Pero lo que ya ha hecho saltar todas las alarmas, ya no solo como cliente, sino como ciudadano, es el atropello que hoy mismo he tenido que sufrir por parte de Coleccionismo Cádiz, una tienda virtual que vende todo tipo de chismes en la red. Tras pulsar el botón de compra de los Ensayos de Bacon, insto al vendedor a que me haga llegar el importe total de mi compra. Para mi sorpresa, el coste del envío que pretende cargar triplica (!) el del propio producto, y ni siquiera coincide con la tarifa que anuncian antes de formalizarla. Les insto a anular la operación pero, no contentos con haberme embaucado, me valoran negativamente aduciendo que «no pago» (!) y me bloquean como comprador, de manera que no puedo retribuirles con la misma moneda.
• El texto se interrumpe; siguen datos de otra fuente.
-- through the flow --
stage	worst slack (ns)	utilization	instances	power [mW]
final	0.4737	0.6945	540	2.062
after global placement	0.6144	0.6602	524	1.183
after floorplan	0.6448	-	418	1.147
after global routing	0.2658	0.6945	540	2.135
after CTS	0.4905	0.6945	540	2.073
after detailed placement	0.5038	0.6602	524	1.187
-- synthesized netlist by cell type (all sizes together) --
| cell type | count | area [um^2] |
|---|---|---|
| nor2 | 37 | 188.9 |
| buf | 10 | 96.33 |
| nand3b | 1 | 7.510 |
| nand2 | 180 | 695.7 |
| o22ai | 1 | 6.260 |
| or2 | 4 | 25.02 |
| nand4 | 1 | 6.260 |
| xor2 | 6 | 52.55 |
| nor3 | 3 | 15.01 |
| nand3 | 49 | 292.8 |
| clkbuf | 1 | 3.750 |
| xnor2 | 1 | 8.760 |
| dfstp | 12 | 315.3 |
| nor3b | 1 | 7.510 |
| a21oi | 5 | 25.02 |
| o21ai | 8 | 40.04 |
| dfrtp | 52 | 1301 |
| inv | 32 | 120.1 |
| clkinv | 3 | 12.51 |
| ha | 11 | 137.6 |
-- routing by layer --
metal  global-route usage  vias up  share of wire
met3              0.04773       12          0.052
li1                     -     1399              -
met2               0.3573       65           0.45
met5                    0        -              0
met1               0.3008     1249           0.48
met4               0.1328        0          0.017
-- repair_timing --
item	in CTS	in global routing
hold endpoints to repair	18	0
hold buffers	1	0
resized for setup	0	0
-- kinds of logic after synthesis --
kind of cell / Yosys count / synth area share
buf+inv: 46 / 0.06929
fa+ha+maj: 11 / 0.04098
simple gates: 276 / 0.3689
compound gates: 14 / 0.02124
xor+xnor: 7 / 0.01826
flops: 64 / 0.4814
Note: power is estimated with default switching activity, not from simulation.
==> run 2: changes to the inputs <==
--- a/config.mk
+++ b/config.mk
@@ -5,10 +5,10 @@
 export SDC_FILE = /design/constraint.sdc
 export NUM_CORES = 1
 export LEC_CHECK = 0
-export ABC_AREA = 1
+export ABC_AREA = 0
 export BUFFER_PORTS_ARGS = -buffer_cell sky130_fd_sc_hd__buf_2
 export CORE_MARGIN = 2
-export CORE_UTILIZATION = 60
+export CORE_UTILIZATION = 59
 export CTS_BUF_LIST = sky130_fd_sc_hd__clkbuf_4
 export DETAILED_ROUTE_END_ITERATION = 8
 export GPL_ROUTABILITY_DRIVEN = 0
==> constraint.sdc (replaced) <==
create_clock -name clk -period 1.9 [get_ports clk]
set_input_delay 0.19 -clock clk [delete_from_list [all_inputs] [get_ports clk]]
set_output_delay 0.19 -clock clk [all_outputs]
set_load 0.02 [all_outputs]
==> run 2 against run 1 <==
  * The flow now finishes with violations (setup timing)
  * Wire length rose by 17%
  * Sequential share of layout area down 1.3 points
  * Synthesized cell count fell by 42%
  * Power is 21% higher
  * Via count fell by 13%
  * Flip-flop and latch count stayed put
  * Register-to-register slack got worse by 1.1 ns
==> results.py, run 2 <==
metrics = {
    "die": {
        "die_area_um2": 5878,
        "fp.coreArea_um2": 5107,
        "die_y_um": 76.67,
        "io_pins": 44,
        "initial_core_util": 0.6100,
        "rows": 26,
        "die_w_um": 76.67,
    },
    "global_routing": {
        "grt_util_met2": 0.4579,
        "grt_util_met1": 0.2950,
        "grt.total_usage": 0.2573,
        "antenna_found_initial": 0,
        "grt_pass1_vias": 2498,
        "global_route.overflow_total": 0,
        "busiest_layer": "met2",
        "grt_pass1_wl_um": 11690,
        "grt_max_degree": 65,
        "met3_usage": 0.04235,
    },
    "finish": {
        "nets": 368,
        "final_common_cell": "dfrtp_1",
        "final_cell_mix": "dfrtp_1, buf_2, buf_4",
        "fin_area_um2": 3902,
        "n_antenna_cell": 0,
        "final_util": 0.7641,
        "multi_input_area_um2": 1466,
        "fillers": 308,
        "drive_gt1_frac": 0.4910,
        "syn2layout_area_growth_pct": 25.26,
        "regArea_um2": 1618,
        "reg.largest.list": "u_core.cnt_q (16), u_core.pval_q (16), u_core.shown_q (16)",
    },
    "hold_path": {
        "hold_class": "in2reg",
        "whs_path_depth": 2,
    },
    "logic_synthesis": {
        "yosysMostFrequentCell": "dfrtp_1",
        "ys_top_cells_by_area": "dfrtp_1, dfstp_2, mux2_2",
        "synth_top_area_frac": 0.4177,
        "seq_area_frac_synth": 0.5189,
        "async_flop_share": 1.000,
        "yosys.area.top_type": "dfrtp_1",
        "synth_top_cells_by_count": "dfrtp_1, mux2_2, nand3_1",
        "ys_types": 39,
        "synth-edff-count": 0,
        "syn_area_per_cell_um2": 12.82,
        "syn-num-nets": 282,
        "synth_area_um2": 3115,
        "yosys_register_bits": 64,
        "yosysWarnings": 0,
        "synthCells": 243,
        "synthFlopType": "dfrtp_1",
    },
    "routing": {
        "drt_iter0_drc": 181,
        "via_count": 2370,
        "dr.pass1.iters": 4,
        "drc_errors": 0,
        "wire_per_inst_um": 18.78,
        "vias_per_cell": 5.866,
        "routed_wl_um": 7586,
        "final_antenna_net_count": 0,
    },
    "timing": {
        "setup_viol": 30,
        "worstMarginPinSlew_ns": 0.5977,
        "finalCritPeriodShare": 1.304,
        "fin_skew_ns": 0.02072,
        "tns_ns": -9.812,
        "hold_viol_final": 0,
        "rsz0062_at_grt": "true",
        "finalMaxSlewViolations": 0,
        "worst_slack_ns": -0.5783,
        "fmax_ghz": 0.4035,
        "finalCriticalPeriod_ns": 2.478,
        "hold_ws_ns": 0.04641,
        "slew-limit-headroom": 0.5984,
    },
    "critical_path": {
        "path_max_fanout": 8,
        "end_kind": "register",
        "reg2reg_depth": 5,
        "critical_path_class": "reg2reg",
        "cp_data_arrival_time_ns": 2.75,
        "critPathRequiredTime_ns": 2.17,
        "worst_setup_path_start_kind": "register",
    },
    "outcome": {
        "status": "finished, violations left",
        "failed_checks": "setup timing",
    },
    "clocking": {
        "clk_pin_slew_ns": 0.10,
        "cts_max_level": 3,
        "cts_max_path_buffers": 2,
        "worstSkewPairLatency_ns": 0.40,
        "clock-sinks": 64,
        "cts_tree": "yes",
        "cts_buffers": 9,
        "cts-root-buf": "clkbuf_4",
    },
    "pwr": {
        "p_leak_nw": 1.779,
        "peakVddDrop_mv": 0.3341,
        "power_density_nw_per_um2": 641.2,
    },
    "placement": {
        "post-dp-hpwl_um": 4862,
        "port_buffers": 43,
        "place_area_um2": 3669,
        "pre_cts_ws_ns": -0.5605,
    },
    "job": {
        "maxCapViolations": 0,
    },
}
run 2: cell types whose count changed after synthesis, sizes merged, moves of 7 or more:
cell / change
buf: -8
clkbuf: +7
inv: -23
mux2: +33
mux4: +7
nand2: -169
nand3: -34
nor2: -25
Estas conductas, inimaginables hace unos años, dan muestra del rápido deterioro que está experimentando la otrora digna profesión del librero de viejo, en manos actualmente de todo tipo de advenedizos sin un ápice de educación, de honestidad o del más mínimo sentido de la vergüenza.

P.S. Librería Tobal tiene el dudoso honor de añadirse a esta lista de establecimientos infamantes, tras negarse a contestar mi reclamación de que fue enviado un libro cuya descripción no coincidía con el contenido. Un auténtico abuso y una falta de respeto hacia los lectores que no debería tolerarse en una sociedad civilizada.